3. How do you troubleshoot ImagePullBackOff?

Check image name, tag, registry access, pull secrets, network, authentication and image existence.

4. How do you troubleshoot service not reachable?

Check service selector, endpoints, pod labels, pod readiness, ports, kube-proxy/network plugin and NetworkPolicy.

5. What is the role of endpoints?

Endpoints show which pod IPs are selected by a service. Empty endpoints often means selector mismatch or pods not ready.

6. How do you troubleshoot Ingress issues?

Check ingress resource, ingress class, controller pods, service backend, DNS, TLS secret, events and controller logs.

7. How do you troubleshoot DNS issues?

Check CoreDNS pods, service names, namespace, resolv.conf, NetworkPolicy and test with nslookup from a debug pod.

8. What is a DaemonSet and when is it used?

DaemonSet runs one pod per selected node, commonly for logging, monitoring, networking and node agents.

9. How do probes affect availability?

Readiness controls traffic; liveness restarts unhealthy containers; startup probe protects slow-starting apps.

10. How do you troubleshoot node pressure?

Check node conditions, kubelet logs, disk, memory, image garbage collection, evictions and pod resource requests.

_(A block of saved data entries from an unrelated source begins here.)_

`src/logic/astg_defs.vh`:
```
// Purpose: Constants for the acquisition start trigger gate.
// Assumes: Included by bare name from logic/ files.
// Notes:   Definitions only.
`ifndef ASTG_DEFS_VH
`define ASTG_DEFS_VH

// ----------------------------------------
// Field encodings
// ----------------------------------------
`define ASTG_ORIGIN_SOFTWARE  1'h0
`define ASTG_ORIGIN_LINE1     1'h1
`define ASTG_EDGE_RISING      1'h0
`define ASTG_EDGE_FALLING     1'h1
`define ASTG_TARGET_FRAME     1'h0
`define ASTG_TARGET_ACQ_START 1'h1
`define ASTG_RUN_SINGLE       1'h0
`define ASTG_RUN_CONTINUOUS   1'h1

// ----------------------------------------
// Frame count limits and reset values
// ----------------------------------------
`define ASTG_FPB_WIDTH        8
`define ASTG_FPB_MIN          8'h01
`define ASTG_FPB_MAX          8'hFF
`define ASTG_FPB_RESET        8'h01

// ----------------------------------------
// Timing counts
// ----------------------------------------
`define ASTG_SYNC_WARMUP      2'h3

`endif

```
`src/logic/astg_gate.v`:
```
// Purpose: Acquisition start trigger gate for frame acquisition.
// Assumes: Host settings are static while a burst runs; inputs synchronous.
// Notes:   Frame start triggers pass only while the gate is open.
//
// Overview of operation
// - Reset loads idle; with gating enabled the block moves to the waiting-for-acquisition-start state once acquisition is active.
// - While waiting, frame start triggers are ignored and no frame is allowed.
// - A software acquisition start trigger moves the block to accepting frame triggers.
// - Accepted frame triggers are counted and the block re-arms when the count hits the burst size.
// - Each host trigger command gives one software start event while the acquisition start target and the software source are selected.
// - With the line source selected the start trigger is taken from input line 1.
// - The polarity setting picks rising or falling edge as the trigger.
// - After re-arming, each new qualifying line edge opens the gate again.
// - The burst size is only valid from 1 to 255.
// - With gating disabled frames are permitted as soon as acquisition is active and no start trigger is needed.
`timescale 1ns/1ps
`include "astg_defs.vh"

module astg_gate #(
  parameter FPB_WIDTH = `ASTG_FPB_WIDTH
) (
  input  wire                 clock,
  input  wire                 reset_n,
  input  wire                 trigger_gate_enable,
  input  wire                 trigger_origin_select,
  input  wire                 trigger_edge_polarity,
  input  wire                 trigger_target_select,
  input  wire                 capture_run_style,
  input  wire [FPB_WIDTH-1:0] frames_per_burst,
  input  wire                 acquisition_active,
  input  wire                 trigger_command,
  input  wire                 line1_in,
  input  wire                 frame_trigger_accepted,
  output reg                  frame_trigger_permitted,
  output reg                  waiting_for_start,
  output reg  [FPB_WIDTH-1:0] frames_taken,
  output reg                  start_event_seen,
  output reg                  setting_error
);

  // ----------------------------------------
  // States
  // ----------------------------------------
  localparam [1:0] ST_IDLE     = 2'h0;
  localparam [1:0] ST_WAIT_ACQ = 2'h1;
  localparam [1:0] ST_FRAMES   = 2'h2;

  // Burst count constants at the configured width
  localparam [FPB_WIDTH-1:0] ZERO_FPB = {FPB_WIDTH{1'b0}};
  localparam [FPB_WIDTH-1:0] ONE_FPB  = {{(FPB_WIDTH-1){1'b0}}, 1'b1};

  reg  [1:0]           state_q;
  reg  [1:0]           state_d;
  reg  [FPB_WIDTH-1:0] count_q;
  reg  [FPB_WIDTH-1:0] count_d;
  reg                  cmd_prev_q;
  wire                 line_pulse;
  wire                 sw_start;
  wire                 hw_start;
  wire                 start_evt;
  wire                 last_frame;
  wire [FPB_WIDTH-1:0] burst_len;
  // Decoded host settings
  wire                 target_is_acq;
  wire                 origin_is_sw;
  wire                 origin_is_line;
  wire                 gate_live;
  wire                 open_evt;
  wire                 cfg_bad;

  // Clamp to the legal range so a zero never locks the gate open
  function [FPB_WIDTH-1:0] clamp_fpb;
    input [FPB_WIDTH-1:0] v;
    begin
      if (v == ZERO_FPB) begin
        clamp_fpb = ONE_FPB;
      end else begin
        clamp_fpb = v;
      end
    end
  endfunction

  // Count step; wraps at the field width, the burst end compare stops it first
  function [FPB_WIDTH-1:0] inc_fpb;
    input [FPB_WIDTH-1:0] v;
    begin
      inc_fpb = v + ONE_FPB;
    end
  endfunction

  // Line 1 synchroniser and edge select
  astg_edge_detect u_edge (
    .clock                    (clock),
    .reset_n                  (reset_n),
    .line_in                  (line1_in),
    .trigger_edge_polarity    (trigger_edge_polarity),
    .external_acq_start_pulse (line_pulse)
  );

  assign burst_len      = clamp_fpb(frames_per_burst);
  assign target_is_acq  = (trigger_target_select == `ASTG_TARGET_ACQ_START);
  assign origin_is_sw   = (trigger_origin_select == `ASTG_ORIGIN_SOFTWARE);
  assign origin_is_line = (trigger_origin_select == `ASTG_ORIGIN_LINE1);
  assign gate_live      = acquisition_active & trigger_gate_enable;
  // Command edge so a held level gives one event
  assign sw_start       = trigger_command & ~cmd_prev_q &
                          target_is_acq & origin_is_sw;
  assign hw_start       = line_pulse & origin_is_line;
  assign start_evt      = sw_start | hw_start;
  assign last_frame     = (inc_fpb(count_q) == burst_len);
  // Only an event that really opens the gate is reported
  assign open_evt       = (state_q == ST_WAIT_ACQ) & gate_live & start_evt;
  // Wrong run style or a zero burst size is host misconfiguration
  assign cfg_bad        = trigger_gate_enable &
                          ((capture_run_style != `ASTG_RUN_CONTINUOUS) |
                           (frames_per_burst == ZERO_FPB));

  // ----------------------------------------
  // Next state
  // ----------------------------------------
  always @* begin
    state_d = state_q;
    count_d = count_q;
    // Stopping acquisition from any state parks the gate in idle
    case (state_q)
      ST_IDLE: begin
        count_d = {FPB_WIDTH{1'b0}};
        if (acquisition_active && trigger_gate_enable)
          state_d = ST_WAIT_ACQ;
        else if (acquisition_active)
          state_d = ST_FRAMES;
      end
      ST_WAIT_ACQ: begin
        // Start events seen in other states are refused
        count_d = {FPB_WIDTH{1'b0}};
        if (!acquisition_active)
          state_d = ST_IDLE;
        else if (!trigger_gate_enable)
          state_d = ST_FRAMES;
        else if (start_evt)
          state_d = ST_FRAMES;
      end
      ST_FRAMES: begin
        if (!acquisition_active) begin
          state_d = ST_IDLE;
        end else if (!trigger_gate_enable) begin
          // Gate off: frames stay permitted, count parked
          count_d = {FPB_WIDTH{1'b0}};
        end else if (frame_trigger_accepted) begin
          if (last_frame) begin
            count_d = {FPB_WIDTH{1'b0}};
            state_d = ST_WAIT_ACQ;
          end else begin
            count_d = inc_fpb(count_q);
          end
        end
      end
      default: begin
        state_d = ST_IDLE;
        count_d = {FPB_WIDTH{1'b0}};
      end
    endcase
  end

  // ----------------------------------------
  // State and burst count
  // ----------------------------------------
  always @(posedge clock) begin
    if (!reset_n) begin
      state_q    <= ST_IDLE;
      count_q    <= ZERO_FPB;
      cmd_prev_q <= 1'b0;
    end else begin
      state_q    <= state_d;
      count_q    <= count_d;
      cmd_prev_q <= trigger_command;
    end
  end

  // ----------------------------------------
  // Gate status outputs
  // ----------------------------------------
  // Taken from the next state so the ports move with the state register
  always @(posedge clock) begin
    if (!reset_n) begin
      frame_trigger_permitted <= 1'b0;
      waiting_for_start       <= 1'b0;
      frames_taken            <= ZERO_FPB;
    end else begin
      frame_trigger_permitted <= (state_d == ST_FRAMES);
      waiting_for_start       <= (state_d == ST_WAIT_ACQ);
      frames_taken            <= count_d;
    end
  end

  // ----------------------------------------
  // Start event pulse
  // ----------------------------------------
  always @(posedge clock) begin
    if (!reset_n) begin
      start_event_seen <= 1'b0;
    end else begin
      start_event_seen <= open_evt;
    end
  end

  // ----------------------------------------
  // Host setting check
  // ----------------------------------------
  // Flags host misconfiguration only; the gate keeps running regardless
  always @(posedge clock) begin
    if (!reset_n) begin
      setting_error <= 1'b0;
    end else begin
      setting_error <= cfg_bad;
    end
  end

endmodule // astg_gate

```
`src/logic/astg_edge_detect.v`:
```
// Purpose: Synchronise trigger line 1 and detect the selected edge.
// Assumes: Single clock, synchronous active-low reset.
// Notes:   Pulse is one clock wide, three cycles after the pin change.
`timescale 1ns/1ps
`include "astg_defs.vh"

module astg_edge_detect (
  input  wire clock,
  input  wire reset_n,
  input  wire line_in,
  input  wire trigger_edge_polarity,
  output reg  external_acq_start_pulse
);

  reg       sync1_q;
  reg       sync2_q;
  reg       prev_q;
  reg [1:0] warm_q;
  wire      rise;
  wire      fall;
  wire      warm;

  // Stage 1 feeds only stage 2 to settle metastability
  assign rise = sync2_q & ~prev_q;
  assign fall = ~sync2_q & prev_q;
  // Edges stay masked until the pipeline holds real pin samples
  assign warm = (warm_q == `ASTG_SYNC_WARMUP);

  // ----------------------------------------
  // Synchroniser and edge pulse
  // ----------------------------------------
  always @(posedge clock) begin
    if (!reset_n) begin
      sync1_q                  <= 1'b0;
      sync2_q                  <= 1'b0;
      prev_q                   <= 1'b0;
      warm_q                   <= 2'h0;
      external_acq_start_pulse <= 1'b0;
    end else begin
      sync1_q <= line_in;
      sync2_q <= sync1_q;
      prev_q  <= sync2_q;
      if (!warm) begin
        warm_q <= warm_q + 2'h1;
      end
      external_acq_start_pulse <= warm & ((trigger_edge_polarity == `ASTG_EDGE_FALLING) ?
                                          fall : rise);
    end
  end

endmodule // astg_edge_detect

```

11. How do you rollback a Kubernetes deployment?

Use rollout history and rollout undo, but also fix Git/CI source-of-truth if using GitOps.

12. What causes pods to be OOMKilled?

Memory usage exceeds container limit. Check limits, application memory behavior and metrics.

13. How do you debug NetworkPolicy issues?

Check namespace/pod labels, ingress/egress rules, DNS, service selectors and test connectivity from debug pods.

14. How do you troubleshoot slow Kubernetes applications?

Check app metrics, pod resources, node pressure, dependencies, DNS latency, ingress, database and network latency.

15. What makes a strong Kubernetes troubleshooting answer?

A structured flow: describe symptom, inspect resources, check events/logs, isolate layer, fix, validate and prevent recurrence.